Антиалкогольная кампания не погубила СССР в одиночку, но она показала, как власть, даже верно увидев часть проблемы, может начать лечить общество так, что само лечение становится политически разрушительным. Современная борьба с открытым интернетом в России, вероятно, тоже не станет единственной причиной какого-то большого перелома. История вообще не любит аккуратных однофакторных развязок. Но она уже стала выразительным симптомом. Симптомом власти, которая всё сильнее боится не только противников и угроз, но и самой неконтролируемой повседневности. А когда государство начинает бояться повседневности, оно почти неизбежно начинает её ломать.
И тогда люди делают то, что делают почти всегда. Они не становятся лучше от одного нажима. Не благодарят за удушение. Не превращаются в послушных участников воспитательного проекта. Они приспосабливаются, уходят в обход, внутренне отворачиваются и всё меньше верят словам о заботе, когда эта забота ощущается как давление. Возможно, именно в такие моменты и становится ясно, что проблема уже не в алкоголе, не в интернете и даже не в конкретном запрете.
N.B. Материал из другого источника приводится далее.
Background: an optimization exercise with open tools, aiming at small area, a short achievable clock period and few clock cycles. Do not read the settings as production practice.
The RTL was checked by simulation tests, not by an equivalence proof against the original design.
No activity file was given, so power comes from the tool's default toggle rates.

Design exact_sum, start of the top module:
module exact_sum (
    input  wire        clk,
    input  wire        rst,
    input  wire        in_valid,
    output wire        in_ready,
    input  wire [31:0] in_data,
    input  wire [1:0]  in_dtype,
    input  wire        in_last,
    output wire        out_valid,
    input  wire        out_ready,
    output wire [31:0] out_data
);
    reg        in_ready_q;
    reg        ir_valid;
    reg [31:0] ir_data;
    reg [1:0]  ir_dtype;
    reg        ir_last;
    reg [295:0] acc;
    reg [36:1]  carry;
    reg         acc_nan, acc_pinf, acc_ninf, acc_negz;
    reg [1:0]   acc_dtype;
    reg         acc_done;      
    reg         s1_valid;
    reg [63:0]  s1_w;
    reg [15:0]  s1_d;
    reg         s1_sign, s1_bnz, s1_zero;
    reg [3:0]   s1_k;
    reg         s1_nan, s1_pinf, s1_ninf, s1_negz;
    reg [1:0]   s1_dtype;
    reg         s2_valid;
    reg [24:0]  s2_kept;
    reg         s2_guard, s2_sticky, s2_sign, s2_zero;
    reg [7:0]   s2_exp0;
    reg         s2_ovf0, s2_ovf1;
    reg         s2_nan, s2_pinf, s2_ninf, s2_negz;
    reg [1:0]   s2_dtype;
    reg         out_valid_q;
    reg [31:0]  result_q;
    assign in_ready  = in_ready_q;
    assign out_valid = out_valid_q;
    assign out_data  = result_q;
    reg  acc_ok, consume, go, base0;
    wire [295:0] cv_add;
    wire         cv_neg, cv_nan, cv_pinf, cv_ninf, cv_negz;
    exact_sum_convert u_convert (
        .data  (ir_data),
        .dtype (ir_dtype),
        .en    (consume),
        .addend(cv_add),
        .neg   (cv_neg),
        .nan   (cv_nan),
        .pinf  (cv_pinf),
        .ninf  (cv_ninf),
        .negz  (cv_negz)
    );
    wire [295:0] acc_b   = base0 ? 296'd0 : acc;
    wire [36:0]  carry_b = base0 ? 37'd0 : {carry, cv_neg};
    wire [295:0] acc_n;
    wire [37:1]  carry_n;
    genvar j, i;
    generate
        for (j = 0; j < 37; j = j + 1) begin : g_seg
            wire [8:0] rc;
            assign rc[0] = (j == 0) ? cv_neg : carry_b[j];
            for (i = 0; i < 8; i = i + 1) begin : g_fa
                wire a = acc_b[8 * j + i];
                wire b = cv_add[8 * j + i];
  ...
For scale: roughly 550 flip-flops, roughly 73 I/O pins, ~51,000 um^2 of cells after synthesis.
==> flow/config.mk <==
export PLATFORM = sky130hd
export DESIGN_NAME = exact_sum
export DESIGN_NICKNAME = exact_sum
export VERILOG_FILES = /design/flow/design.v
export SDC_FILE = /design/flow/constraint.sdc
export NUM_CORES = 4
export LEC_CHECK = 0
export CAP_MARGIN = 20
export CORE_MARGIN = 2
export CORE_UTILIZATION = 50
export CTS_CLUSTER_DIAMETER = 80
export CTS_CLUSTER_SIZE = 32
export PLACE_DENSITY = 0.6
export SLEW_MARGIN = 20
==> flow/constraint.sdc <==
create_clock -name core_clock -period 28.0 [get_ports {clk}]
set_input_delay 5.6000 -clock core_clock [delete_from_list [all_inputs] [get_ports {clk}]]
set_output_delay 5.6000 -clock core_clock [all_outputs]
set_load 0.01 [all_outputs]
standard.sh (not shown) runs the stock make flow with config.mk's settings and CLKGATE_MAP_FILE= SYNTH_SCRIPT=/design/flow/synth_recipe.tcl, a recipe that flattens the netlist after the stock synthesis.
==> flow/flow/run.sh <==
#!/bin/bash
set -euo pipefail
MARGIN=$(cat flow/margin.txt)
bash standard.sh \
  "BUFFER_PORTS_ARGS=-buffer_cell sky130_fd_sc_hd__buf_2" \
  "SETUP_SLACK_MARGIN=$MARGIN" \
  finish > flow_make.log 2>&1
==> flow/flow/margin.txt <==
20
The baseline finished with timing, DRC and antenna clean.
Testbench counts at the start, summed over its fixed seeds: cycles 36,855.
Then changed:
Settings changed: CTS_CLUSTER_SIZE 32 to 24.
Result: Routed wire length is about the same; sequential power stays flat; design area hardly moves; via count hardly moves.

---

rev 12:
exact_sum again, from the RTL that the note above started with.
Design exact_sum, start of the top module:
module exact_sum (
    input  wire        clk,
    input  wire        rst,
    input  wire        in_valid,
    output wire        in_ready,
    input  wire [31:0] in_data,
    input  wire [1:0]  in_dtype,
    input  wire        in_last,
    output wire        out_valid,
    input  wire        out_ready,
    output wire [31:0] out_data
);
    reg        in_ready_q;
    reg        ir_valid;
    reg [31:0] ir_data;
    reg [1:0]  ir_dtype;
    reg        ir_last;
    reg [295:0] acc;
    reg [36:1]  carry;
    reg         acc_nan, acc_pinf, acc_ninf, acc_negz;
    reg [1:0]   acc_dtype;
    reg         acc_done;      
    reg         s1_valid;
    reg [63:0]  s1_w;
    reg [15:0]  s1_d;
    reg         s1_sign, s1_bnz, s1_zero;
    reg [3:0]   s1_k;
    reg         s1_nan, s1_pinf, s1_ninf, s1_negz;
    reg [1:0]   s1_dtype;
    reg         s2_valid;
    reg [24:0]  s2_kept;
    reg         s2_guard, s2_sticky, s2_sign, s2_zero;
    reg [7:0]   s2_exp0;
    reg         s2_ovf0, s2_ovf1;
    reg         s2_nan, s2_pinf, s2_ninf, s2_negz;
    reg [1:0]   s2_dtype;
    reg         out_valid_q;
    reg [31:0]  result_q;
    assign in_ready  = in_ready_q;
    assign out_valid = out_valid_q;
    assign out_data  = result_q;
    reg  acc_ok, consume, go, base0;
    wire [295:0] cv_add;
    wire         cv_neg, cv_nan, cv_pinf, cv_ninf, cv_negz;
    exact_sum_convert u_convert (
        .data  (ir_data),
        .dtype (ir_dtype),
        .en    (consume),
        .addend(cv_add),
        .neg   (cv_neg),
        .nan   (cv_nan),
        .pinf  (cv_pinf),
        .ninf  (cv_ninf),
        .negz  (cv_negz)
    );
    wire [295:0] acc_b   = base0 ? 296'd0 : acc;
    wire [36:0]  carry_b = base0 ? 37'd0 : {carry, cv_neg};
    wire [295:0] acc_n;
    wire [37:1]  carry_n;
  ...
clock: 28.0 ns
lec_check: 0
cap_margin: 20
core_margin: 2
core_utilization: 50
cts_cluster_diameter: 80
cts_cluster_size: 32
place_density: 0.6
slew_margin: 20
==> flow/flow/margin.txt <==
21
Scripts as last shown in full above: flow/flow/run.sh
Testbench counts of rev 12, summed over its fixed seeds: cycles 36,855.
Changes in rev 13 relative to rev 12:
- CTS_CLUSTER_SIZE now 24, was 32
From rev 13 to rev 12, die boundary height did not move at all. The run with more routed wire is rev 12, not rev 13. Any difference in worst slack on hold paths between rev 12 and rev 13 is small enough to ignore. Between rev 12 and rev 13, the flow reports met2 wirelength from detailed routing increasing slightly. Rev 13 and rev 12 ended up with nearly the same achievable frequency. Rev 13 vs rev 12, critical path depth in cells went up by 4. Rev 13: post-route standard cell area excluding fillers is 0.53% lower than what rev 12 reported.

[separate check: timing with driven ports]
In the flow no input, the clock included, has a driving cell. The finished layouts below were timed again as built, in two steps. Step 1 sets driving cells, clkbuf_16 on the clock port and buf_2 on the other inputs (assumed; they add their load-dependent delay and slew). Step 2 adds t to the input delays and takes it off the output delays; t is the mean of the earliest and latest rising clock arrival at the registers after step 1. Input paths then give back, and output paths get back, about the clock's delay inside the block. Three values: ideal, step 1, step 2; two values: the first two.
| run | t (ns) | setup slack, ns | worst setup path after step 2 |
|---|---|---|---|
| the first run of note 1 | 0.756 | 20.150 / 20.150 / 20.150 | register to register |
| the second run of note 1 | 0.748 | 20.142 / 20.142 / 20.142 | register to register |
| rev 12 | 0.753 | 20.743 / 20.743 / 20.743 | register to register |
| rev 13 | 0.744 | 20.741 / 20.741 / 20.741 | register to register |
After both steps every run listed still meets setup and hold.
This design comes from an exercise in tuning for small area, a short achievable clock period and few clock cycles per item on the open sky130 flow, not from production work.
Where RTL was checked, it was by simulation tests only, not by an equivalence proof against the original.
Power is estimated from default activity; no workload was simulated.

==> flow/design.v (excerpt) <==
module lath_eval (
    input  wire        clk,
    input  wire        rst,
    input  wire [31:0] origin_x,       
    input  wire [31:0] origin_y,       
    input  wire [31:0] pitch_x,        
    input  wire [31:0] pitch_y,        
    input  wire [31:0] lath_pitch,     
    input  wire [31:0] phase_offset,   
    input  wire [15:0] slant_num,      
    input  wire [15:0] slant_den,      
    input  wire        in_valid,
    output wire        in_ready,
    input  wire [13:0] px,
    input  wire [12:0] py,
    input  wire [1:0]  stripe,
    input  wire [15:0] corr,           
    output reg         out_valid,
    output wire [6:0]  v,
    output reg  [31:0] m,
    output reg  [15:0] corr_o,
    output wire [47:0] xo,             
    output wire [47:0] yo              
);
Size in the first run: roughly 560 flip-flops, roughly 430 I/O pins.
make LEC_CHECK=0 ABC_AREA=1 CAP_MARGIN=40 CORE_MARGIN=2 CORE_UTILIZATION=60 PLACE_DENSITY=0.75 SLEW_MARGIN=70 finish   # period 11.0 ns
run.sh (not shown) runs the stock make flow with config.mk's settings and CLKGATE_MAP_FILE= SYNTH_SCRIPT=/design/flow/synth_recipe.tcl, a recipe that flattens the netlist after the stock synthesis.
Next try:
--- a/flow/design.v
+++ b/flow/design.v
@@ -20,23 +20,27 @@
     output reg  [31:0] m,
     output reg  [15:0] corr_o,
     output wire [47:0] xo,             
     output wire [47:0] yo              
 );
     reg [31:0] lp_r;                   
     reg [34:0] pol_r;                  
     reg [15:0] den_r;
-    reg [18:0] ptx_r, pty_r;
     reg         pol_c;
     wire [17:0] pol_lo;
     wire [16:0] pol_hi;
     wire        pol_clo, pol_chi;
     add_sk #(18) u_pol_lo (.a(phase_offset[17:0]), .b({lp_r[15:0], 2'b00}), .cin(1'b0), .s(pol_lo), .co(pol_clo));
     add_sk #(17) u_pol_hi (.a({3'b0, phase_offset[31:18]}), .b({1'b0, lp_r[31:16]}), .cin(pol_c), .s(pol_hi), .co(pol_chi));
+    always @(posedge clk) begin
+        pol_c <= pol_clo;
+        pol_r <= {pol_hi, pol_lo};
+        den_r <= slant_den;
+    end
     reg  lnz;                          
     always @(posedge clk) lnz <= |lath_pitch;
     reg        a_free;
     reg        f_prei, f_pre, f_pk, f_pka, f_pkw, f_kml, f_h0, f_h, f_p, f_c, f_done;
     reg [5:0]  a_cnt;
     reg        a_last;                 
     reg        pvalid;                 
     reg        yk;                     
@@ -65,24 +69,16 @@
     wire b_any    = b_load | b_loadk | b_loadd;
     wire b_run    = b_busy & ~b_pre & ~b_div;   
     wire inflight_n = accept | (~a_free & ~b_load) | b_load | (b_busy & ~b_last);
     wire f_c_n    = f_p;
     wire f_done_n = (f_c | f_done) & ~b_load;
     wire b_busy_n = b_any | (b_busy & ~b_last);
     wire b_last_n = ~b_any & b_busy & (b_cnt == (b_div ? 5'd18 : 5'd14));
     wire b_div_n  = b_loadd | (b_div & ~b_last);
-    wire o_org_n  = ~b_any & b_run & (b_cnt == 5'd4);    
-    always @(posedge clk) begin
-        pol_c <= pol_clo;
-        pol_r <= o_org_n ? {5'd0, ~origin_y[29], origin_y[28:0]} : {pol_hi, pol_lo};
-        den_r <= slant_den;
-        ptx_r <= pitch_x[18:0];
-        pty_r <= pitch_y[18:0];
-    end
     always @(posedge clk)
         lp_r <= b_div_n ? {16'd0, den_r} : lath_pitch;
     wire bl_n     = (f_c_n | f_done_n) & (~b_busy_n | b_last_n);
     wire a_free_n = (a_free | b_load) & ~in_valid;
     reg [13:0] pxa;
     reg [1:0]  sta;
     reg [12:0] pya;                    
     reg [15:0] corra;
@@ -147,20 +143,20 @@
     add_sk #(35) u_bs3 (.a(b3s), .b(b3c), .cin(1'b1), .s(bs3), .co(bc3));
     wire        g3  = ~bs3[34];
     wire        g2  = ~bs2[34];
     wire        g1  = ~bs1[34];
     wire [31:0] b_next = g3 ? bs3[31:0] : (g2 ? bs2[31:0] : (g1 ? bs1[31:0] : bt[31:0]));
     wire        qh  = g2;
     wire        ql  = g3 | (g1 & ~g2);
     wire [38:0] xx   = ({39{o_dbl}} & {xacc[37:0], 1'b0}) | ({39{o_pass}} & xacc)
-                     | ({39{o_x2}} & {19'd0, ptx_r, 1'b0});
+                     | ({39{o_x2}} & {19'd0, pitch_x[18:0], 1'b0});
     wire [38:0] yx   = ({39{o_dbl}} & {yacc[37:0], 1'b0}) | ({39{o_pass}} & yacc);
-    wire [38:0] xy   = ({39{o_org}} & {9'd0, m_r[29:0]}) | ({39{o_xadd}} & {20'd0, ptx_r});
-    wire [38:0] yy   = ({39{o_org}} & {9'd0, pol_r[29:0]}) | ({39{o_yadd}} & {20'd0, pty_r});
+    wire [38:0] xy   = ({39{o_org}} & {9'd0, ~origin_x[29], origin_x[28:0]}) | ({39{o_xadd}} & {20'd0, pitch_x[18:0]});
+    wire [38:0] yy   = ({39{o_org}} & {9'd0, ~origin_y[29], origin_y[28:0]}) | ({39{o_yadd}} & {20'd0, pitch_y[18:0]});
     wire [38:0] xsum, ysum;
     wire        x_co, y_co;
     add_sk #(39) u_xo (.a(xx), .b(xy), .cin(1'b0), .s(xsum), .co(x_co));
     add_sk #(39) u_yo (.a(yx), .b(yy), .cin(1'b0), .s(ysum), .co(y_co));
     assign v  = vq[7:1];
     assign xo = {{10{~xacc[38]}}, xacc[37:0]};     
     assign yo = {{10{~yacc[38]}}, yacc[37:0]};
     always @(*) begin
@@ -175,18 +171,16 @@
             br <= {7'd0, asum[46:22]};
             bq <= asum[21:0];
         end else begin
             br <= b_next;
             bq <= {bq[19:0], 2'b00};
         end
         if (b_mcap) begin
             m_r    <= b_next & {32{lnz}};
-        end else if (o_org_n) begin
-            m_r    <= {2'd0, ~origin_x[29], origin_x[28:0]};
         end
         if (b_vst)
             vq <= {vq[5:0], qh & lnz, ql & lnz};
         xacc <= xsum;
         yacc <= ysum;
         if (o_dbl) begin
             pxb <= {pxb[10:0], 1'b0};
             pyb <= {pyb[10:0], 1'b0};
@@ -328,17 +322,17 @@
                     b_div  <= 1'b0;
                 end
             end
             b_last  <= ~b_any & b_busy & (b_cnt == (b_div ? 5'd18 : 5'd14));
             b_mcap  <= ~b_any & b_busy & ~b_div & (b_cnt == 5'd9);
             b_vst   <= ~b_any & b_busy & ~b_div & (b_cnt >= 5'd10) & (b_cnt <= 5'd13);
             b_dlast <= ~b_any & b_busy & b_div & (b_cnt == 5'd18);
             o_x2    <= b_load & pxa[13];
-            o_org   <= o_org_n;
+            o_org   <= ~b_any & b_run & (b_cnt == 5'd4);
             o_dbl   <= ~b_any & b_run & (b_cnt <= 5'd13) & (b_cnt != 5'd4);
             o_pass  <= ~(b_load | (~b_any & b_run & (b_cnt <= 5'd13))) |
                        (~b_any & b_run & (b_cnt == 5'd4));
             o_xadd  <= b_load ? pxa[12] :
                        (~b_any & b_run & (b_cnt <= 5'd13) & (b_cnt != 5'd4) &
                         ((b_cnt == 5'd13) | (o_dbl ? pxb[10] : pxb[11])));
             o_yadd  <= b_load ? pya[12] :
                        (~b_any & b_run & (b_cnt <= 5'd13) & (b_cnt != 5'd4) &
Effect: The new run finished clean; flip-flop and latch count goes down by 38; wire length is lower by roughly a tenth; via count goes down by a few percent; die area falls by a few percent; synthesized cell count shrinks by a few percent; register-to-register slack gets better by 0.02 ns; worst setup slack improves by 0.081 ns; final cell count drops by a few percent; total power shrinks by a few percent.
Testbench counts after the change, summed over its fixed seeds: cycles 26,240, items 1,536.
For the first run of this note, only the layout was checked, not whether the RTL still works.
Проблема в другом: власть перестаёт понимать, что есть сферы жизни, в которые можно вмешаться только очень осторожно, потому что именно там человек держится за остатки свободы, достоинства и способности выносить реальность. И если ломать это сверху слишком долго, однажды можно обнаружить, что вместе с вредной привычкой, с нежелательной свободой или с неудобным каналом связи был сломан ещё и тот тонкий остаток доверия, на котором вообще держится общество.